HTTP layer API controllers, form requests, API resources, routes (routes/app.php, routes/app/api.php) and attachable asset support.
Front-end Vue 3 pages (index, create, edit, detail), shared components, TypeScript DTOs, lucide icon imports, composables.
Testing Pest feature tests for CRUD operations, HTTP tests, and package-specific coverage.
DevOps Magic manifest under storage/magic, queue installation helpers, .env updates (host builds only).

Refer to the corresponding action classes in src/Actions/Build for implementation details.

Resetting a build

Use the reset command when you need to revert the generated artefacts inside a Laravel application:

php artisan magic:reset --starter=inventory

magic:reset replays the manifest from storage/magic/generated_files.json, deletes migrations, models, seeders, controllers, Vue pages, TypeScript artefacts, and restores modified Laravel files to their original state before optionally refreshing the database.

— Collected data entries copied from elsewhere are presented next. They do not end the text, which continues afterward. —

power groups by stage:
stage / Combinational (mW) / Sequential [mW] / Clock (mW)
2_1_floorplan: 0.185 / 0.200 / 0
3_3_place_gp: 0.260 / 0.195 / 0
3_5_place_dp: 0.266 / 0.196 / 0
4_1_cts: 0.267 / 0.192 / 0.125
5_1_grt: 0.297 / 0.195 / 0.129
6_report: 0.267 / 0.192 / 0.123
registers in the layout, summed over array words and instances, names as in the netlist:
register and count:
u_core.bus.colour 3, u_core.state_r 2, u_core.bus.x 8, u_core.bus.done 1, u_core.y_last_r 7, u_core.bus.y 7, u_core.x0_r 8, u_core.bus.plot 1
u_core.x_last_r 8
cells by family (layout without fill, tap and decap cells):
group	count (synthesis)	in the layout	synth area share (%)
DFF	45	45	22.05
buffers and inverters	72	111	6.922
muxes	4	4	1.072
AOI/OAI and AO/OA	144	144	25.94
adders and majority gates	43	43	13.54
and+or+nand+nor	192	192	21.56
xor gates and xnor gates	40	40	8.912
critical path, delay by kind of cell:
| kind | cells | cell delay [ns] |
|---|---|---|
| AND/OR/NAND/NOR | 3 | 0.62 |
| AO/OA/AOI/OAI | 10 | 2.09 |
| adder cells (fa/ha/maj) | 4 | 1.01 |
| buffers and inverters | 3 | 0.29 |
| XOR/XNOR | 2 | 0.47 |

Package builds can be reset manually by deleting the destination directory and re-running magic:build.

Customising stubs & namespaces

  • All PHP and Vue stubs live under stubs/; copy them into your application and update config/magic.php if you need to override defaults.
  • MagicNamespaces lets you change the base namespace for generated classes. Provide the --package-namespace option or edit the configuration’s app.namespace value when targeting a Laravel app.
  • MagicPaths centralises every filesystem lookup so package builds, tests, and workbench usage stay isolated. Clearing paths/namespaces after each command prevents leakage into subsequent Artisan calls.

Testing and quality tools

The project uses Pest, PHPStan, Laravel Pint, and Rector. Run everything locally with:

composer install
composer test      # pest + pint --test
composer analyse   # phpstan
composer format    # pint (fixes)

When contributing, make sure your feature and unit tests cover new behaviour—especially when altering generators or stubs.

Troubleshooting

  • Manifest file exist error – run php artisan magic:reset before starting a new build in the same Laravel project.
  • Missing Vue components in package builds – Magic scaffolds Vue files from built-in stubs when resources/js/components/AppSidebar.vue or AppLogo.vue is absent.
  • Routes not registered after installing a package – confirm that the generated MagicPackageServiceProvider is discovered (Composer autoload dump + Laravel package discovery) and that routes/app.php and routes/app/api.php exist in your package.
  • Need to skip seeding in a package – by design Magic avoids touching DatabaseSeeder.php during package builds; call package seeders manually from the consuming app if required.

Contributing

Issues and pull requests are welcome! If you are planning a large change, please open an issue first so we can discuss scope and direction. When submitting a PR:

  1. Add or update tests.
  2. Run the QA commands listed above.
  3. Document user-facing changes in this README or the changelog.

You can also reach out directly at ervinbeciragic@gmail.com.

License

Magic is open-sourced software licensed under the MIT license.